Metabolic Flux Engineering of Cembratrien-ol Production in Both the Glandular Trichome and Leaf Mesophyll in Nicotiana tabacum

Cembratrien-ol synthase (CBTS) catalyzes the first step in cembranoid biosynthesis, producing cembratrien-ols in plant trichomes. In our previous study, microarray transcriptomes between leaves with trichomes and leaves without trichomes showed that an NtCBTS2 gene was expressed exclusively and abundantly in trichomes. Here, two NtCBTS2 isogenes (NtCBTS2a and NtCBTS2b), derived from a diploid genome donor, Nicotiana sylvestris, were identified from N. tabacum. Both genes were expressed primarily in trichomes, with relatively decreased transcription in flowers and stems, and faint expression in roots, and no expression was detected in leaves lacking trichomes.

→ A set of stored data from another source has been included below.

==> src/rtl/control_unit_if.sv <==
// Bundle between the control unit and the datapath/memory side: decoded
// opcode, flags and memory ready in; every select, enable and status pulse out.
interface control_unit_if #(
    parameter int WORD_SIZE   = 16,
    parameter int OPCODE_SIZE = 5
);
    logic [OPCODE_SIZE-1:0] opcode;
    logic [WORD_SIZE-1:0]   status_reg;
    logic                   mem_ready;

    logic       mem_req;
    logic       mem_we;
    logic [1:0] ALU_in2_mux;
    logic [1:0] PC_mux;
    logic [1:0] memory_addr_mux;
    logic [1:0] data_in_mux;
    logic       mem_out_mux;
    logic       reg_buff1_write;
    logic       reg_buff2_write;
    logic       status_reg_write;
    logic       ALU_out_write;
    logic       reg_write;
    logic       PC_write;
    logic       IR_write;
    logic       halted;
    logic       retire;
    logic       illegal;

    modport master (
        input  opcode, status_reg, mem_ready,
        output mem_req, mem_we, ALU_in2_mux, PC_mux, memory_addr_mux, data_in_mux,
               mem_out_mux, reg_buff1_write, reg_buff2_write, status_reg_write,
               ALU_out_write, reg_write, PC_write, IR_write, halted, retire, illegal
    );

    modport slave (
        output opcode, status_reg, mem_ready,
        input  mem_req, mem_we, ALU_in2_mux, PC_mux, memory_addr_mux, data_in_mux,
               mem_out_mux, reg_buff1_write, reg_buff2_write, status_reg_write,
               ALU_out_write, reg_write, PC_write, IR_write, halted, retire, illegal
    );
endinterface

==> src/rtl/control_unit.sv <==
// Multi-cycle sequencer for the 16-bit CPU: FETCH/DECODE/EXEC/MEM/WB/HALT with a
// request/ready memory handshake; controls are decoded from state, opcode and flags.
module control_unit #(
    parameter int WORD_SIZE   = 16,
    parameter int OPCODE_SIZE = 5
) (
    input  logic           clk,
    input  logic           rst_n,
    control_unit_if.master cu_bus
);

    typedef enum logic [2:0] {
        ST_FETCH  = 3'd0,
        ST_DECODE = 3'd1,
        ST_EXEC   = 3'd2,
        ST_MEM    = 3'd3,
        ST_WB     = 3'd4,
        ST_HALT   = 3'd5
    } state_t;

    typedef struct packed {
        logic       mem_req;
        logic       mem_we;
        logic [1:0] alu_in2_mux;
        logic [1:0] pc_mux;
        logic [1:0] memory_addr_mux;
        logic [1:0] data_in_mux;
        logic       mem_out_mux;
        logic       reg_buff1_write;
        logic       reg_buff2_write;
        logic       status_reg_write;
        logic       alu_out_write;
        logic       reg_write;
        logic       pc_write;
        logic       ir_write;
        logic       halted;
        logic       retire;
        logic       illegal;
    } ctrl_t;

    localparam logic [OPCODE_SIZE-1:0] OP_NOP    = OPCODE_SIZE'(5'b00000);
    localparam logic [OPCODE_SIZE-1:0] OP_ALU_RR = OPCODE_SIZE'(5'b00001);
    localparam logic [OPCODE_SIZE-1:0] OP_ALU_RI = OPCODE_SIZE'(5'b00010);
    localparam logic [OPCODE_SIZE-1:0] OP_LDI    = OPCODE_SIZE'(5'b00011);
    localparam logic [OPCODE_SIZE-1:0] OP_LD     = OPCODE_SIZE'(5'b00100);
    localparam logic [OPCODE_SIZE-1:0] OP_ST     = OPCODE_SIZE'(5'b00101);
    localparam logic [OPCODE_SIZE-1:0] OP_JMP    = OPCODE_SIZE'(5'b00110);
    localparam logic [OPCODE_SIZE-1:0] OP_JR     = OPCODE_SIZE'(5'b00111);
    localparam logic [OPCODE_SIZE-1:0] OP_BZ     = OPCODE_SIZE'(5'b01000);
    localparam logic [OPCODE_SIZE-1:0] OP_BNZ    = OPCODE_SIZE'(5'b01001);
    localparam logic [OPCODE_SIZE-1:0] OP_BC     = OPCODE_SIZE'(5'b01010);
    localparam logic [OPCODE_SIZE-1:0] OP_CALL   = OPCODE_SIZE'(5'b01011);
    localparam logic [OPCODE_SIZE-1:0] OP_HALT   = OPCODE_SIZE'(5'b11111);

    state_t state_q;
    state_t state_d;
    logic   run_q;
    ctrl_t  ctrl_raw_s;
    ctrl_t  ctrl_s;
    logic   flag_z_s;
    logic   flag_c_s;
    logic [WORD_SIZE-3:0] unused_status_s;

    // Branch condition for the three conditional branch opcodes.
    function automatic logic branch_taken(
        input logic [OPCODE_SIZE-1:0] op,
        input logic                   z,
        input logic                   c
    );
        case (op)
            OP_BZ:   return z;
            OP_BNZ:  return !z;
            OP_BC:   return c;
            default: return 1'b0;
        endcase
    endfunction

    assign flag_z_s        = cu_bus.status_reg[0];
    assign flag_c_s        = cu_bus.status_reg[1];
    assign unused_status_s = cu_bus.status_reg[WORD_SIZE-1:2];

    // Next-state and raw control decode from state, opcode, flags and mem_ready.
    always_comb begin
        ctrl_raw_s = '0;
        state_d    = state_q;
        case (state_q)
            ST_FETCH: begin
                ctrl_raw_s.mem_req         = 1'b1;
                ctrl_raw_s.memory_addr_mux = 2'd0;
                if (cu_bus.mem_ready) begin
                    ctrl_raw_s.ir_write = 1'b1;
                    ctrl_raw_s.pc_write = 1'b1;
                    ctrl_raw_s.pc_mux   = 2'd0;
                    state_d             = ST_DECODE;
                end else begin
                    state_d = ST_FETCH;
                end
            end
            ST_DECODE: begin
                ctrl_raw_s.reg_buff1_write = 1'b1;
                ctrl_raw_s.reg_buff2_write = 1'b1;
                if (cu_bus.opcode == OP_HALT) begin
                    state_d = ST_HALT;
                end else begin
                    state_d = ST_EXEC;
                end
            end
            ST_EXEC: begin
                state_d = ST_FETCH;
                case (cu_bus.opcode)
                    OP_NOP: begin
                        ctrl_raw_s.retire = 1'b1;
                    end
                    OP_ALU_RR, OP_ALU_RI: begin
                        ctrl_raw_s.alu_in2_mux      = (cu_bus.opcode == OP_ALU_RI) ? 2'd1 : 2'd0;
                        ctrl_raw_s.alu_out_write    = 1'b1;
                        ctrl_raw_s.status_reg_write = 1'b1;
                        state_d                     = ST_WB;
                    end
                    OP_LDI: begin
                        ctrl_raw_s.reg_write   = 1'b1;
                        ctrl_raw_s.data_in_mux = 2'd2;
                        ctrl_raw_s.retire      = 1'b1;
                    end
                    OP_LD, OP_ST: begin
                        state_d = ST_MEM;
                    end
                    OP_JMP: begin
                        ctrl_raw_s.pc_write = 1'b1;
                        ctrl_raw_s.pc_mux   = 2'd1;
                        ctrl_raw_s.retire   = 1'b1;
                    end
                    OP_JR: begin
                        ctrl_raw_s.pc_write = 1'b1;
                        ctrl_raw_s.pc_mux   = 2'd2;
                        ctrl_raw_s.retire   = 1'b1;
                    end
                    OP_BZ, OP_BNZ, OP_BC: begin
                        // An untaken branch keeps the PC+1 already written in FETCH.
                        if (branch_taken(cu_bus.opcode, flag_z_s, flag_c_s)) begin
                            ctrl_raw_s.pc_write = 1'b1;
                            ctrl_raw_s.pc_mux   = 2'd1;
                        end else begin
                            ctrl_raw_s.pc_write = 1'b0;
                        end
                        ctrl_raw_s.retire = 1'b1;
                    end
                    OP_CALL: begin
                        ctrl_raw_s.reg_write   = 1'b1;
                        ctrl_raw_s.data_in_mux = 2'd3;
                        ctrl_raw_s.pc_write    = 1'b1;
                        ctrl_raw_s.pc_mux      = 2'd1;
                        ctrl_raw_s.retire      = 1'b1;
                    end
                    OP_HALT: begin
                        state_d = ST_HALT;
                    end
                    default: begin
                        ctrl_raw_s.illegal = 1'b1;
                        ctrl_raw_s.retire  = 1'b1;
                    end
                endcase
            end
            ST_MEM: begin
                ctrl_raw_s.mem_req         = 1'b1;
                ctrl_raw_s.memory_addr_mux = 2'd1;
                if (cu_bus.opcode == OP_ST) begin
                    ctrl_raw_s.mem_we      = 1'b1;
                    ctrl_raw_s.mem_out_mux = 1'b0;
                end else begin
                    ctrl_raw_s.mem_we = 1'b0;
                end
                if (cu_bus.mem_ready) begin
                    ctrl_raw_s.retire = 1'b1;
                    if (cu_bus.opcode == OP_LD) begin
                        ctrl_raw_s.reg_write   = 1'b1;
                        ctrl_raw_s.data_in_mux = 2'd1;
                    end else begin
                        ctrl_raw_s.reg_write = 1'b0;
                    end
                    state_d = ST_FETCH;
                end else begin
                    state_d = ST_MEM;
                end
            end
            ST_WB: begin
                ctrl_raw_s.reg_write   = 1'b1;
                ctrl_raw_s.data_in_mux = 2'd0;
                ctrl_raw_s.retire      = 1'b1;
                state_d                = ST_FETCH;
            end
            ST_HALT: begin
                ctrl_raw_s.halted = 1'b1;
                state_d           = ST_HALT;
            end
            default: begin
                state_d = ST_FETCH;
            end
        endcase
    end

    // Controls stay at zero from reset assertion until the first edge after release.
    always_comb begin
        if (run_q) begin
            ctrl_s = ctrl_raw_s;
        end else begin
            ctrl_s = '0;
        end
    end

    // Sequencer state; run_q marks the first active cycle after reset release.
    always_ff @(posedge clk or negedge rst_n) begin
        if (!rst_n) begin
            state_q <= ST_FETCH;
            run_q   <= 1'b0;
        end else if (run_q) begin
            state_q <= state_d;
            run_q   <= 1'b1;
        end else begin
            state_q <= state_q;
            run_q   <= 1'b1;
        end
    end

    assign cu_bus.mem_req          = ctrl_s.mem_req;
    assign cu_bus.mem_we           = ctrl_s.mem_we;
    assign cu_bus.ALU_in2_mux      = ctrl_s.alu_in2_mux;
    assign cu_bus.PC_mux           = ctrl_s.pc_mux;
    assign cu_bus.memory_addr_mux  = ctrl_s.memory_addr_mux;
    assign cu_bus.data_in_mux      = ctrl_s.data_in_mux;
    assign cu_bus.mem_out_mux      = ctrl_s.mem_out_mux;
    assign cu_bus.reg_buff1_write  = ctrl_s.reg_buff1_write;
    assign cu_bus.reg_buff2_write  = ctrl_s.reg_buff2_write;
    assign cu_bus.status_reg_write = ctrl_s.status_reg_write;
    assign cu_bus.ALU_out_write    = ctrl_s.alu_out_write;
    assign cu_bus.reg_write        = ctrl_s.reg_write;
    assign cu_bus.PC_write         = ctrl_s.pc_write;
    assign cu_bus.IR_write         = ctrl_s.ir_write;
    assign cu_bus.halted           = ctrl_s.halted;
    assign cu_bus.retire           = ctrl_s.retire;
    assign cu_bus.illegal          = ctrl_s.illegal;

endmodule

To demonstrate the feasibility of producing natural product cembratrien-ols in tobacco mesophylls, the mesophylls of 35S:NtCBTS2b transgenic tobacco plants were used in the analysis, suggesting that constitutive expression of NtCBTS2b led to the cembratrien-ol production in mesophylls. Overexpression of NtCBTS2b using either Cauliflower mosaic virus (CaMV) 35S or trichome-specific Cyt P450 oxygenase (CYP) promoters greatly increased aphid resistance by promoting the accumulation of CBT-ols, increased the secretory cell growth in glandular trichomes and increased the levels of various physiological measures, including sugar esters, gibberellins, and cembranoid production. Meanwhile, specifically overexpressing NtCBTS2b in glandular trichomes could most efficiently promote aphid resistance in tobacco plants. Notably, our results indicate the feasibility of utilizing bio-engineering to produce large amounts of CBT-ols, and modify significantly the composition of naturally produced CBT-ols and CBT-diols, thereby promoting aphid resistance in plants.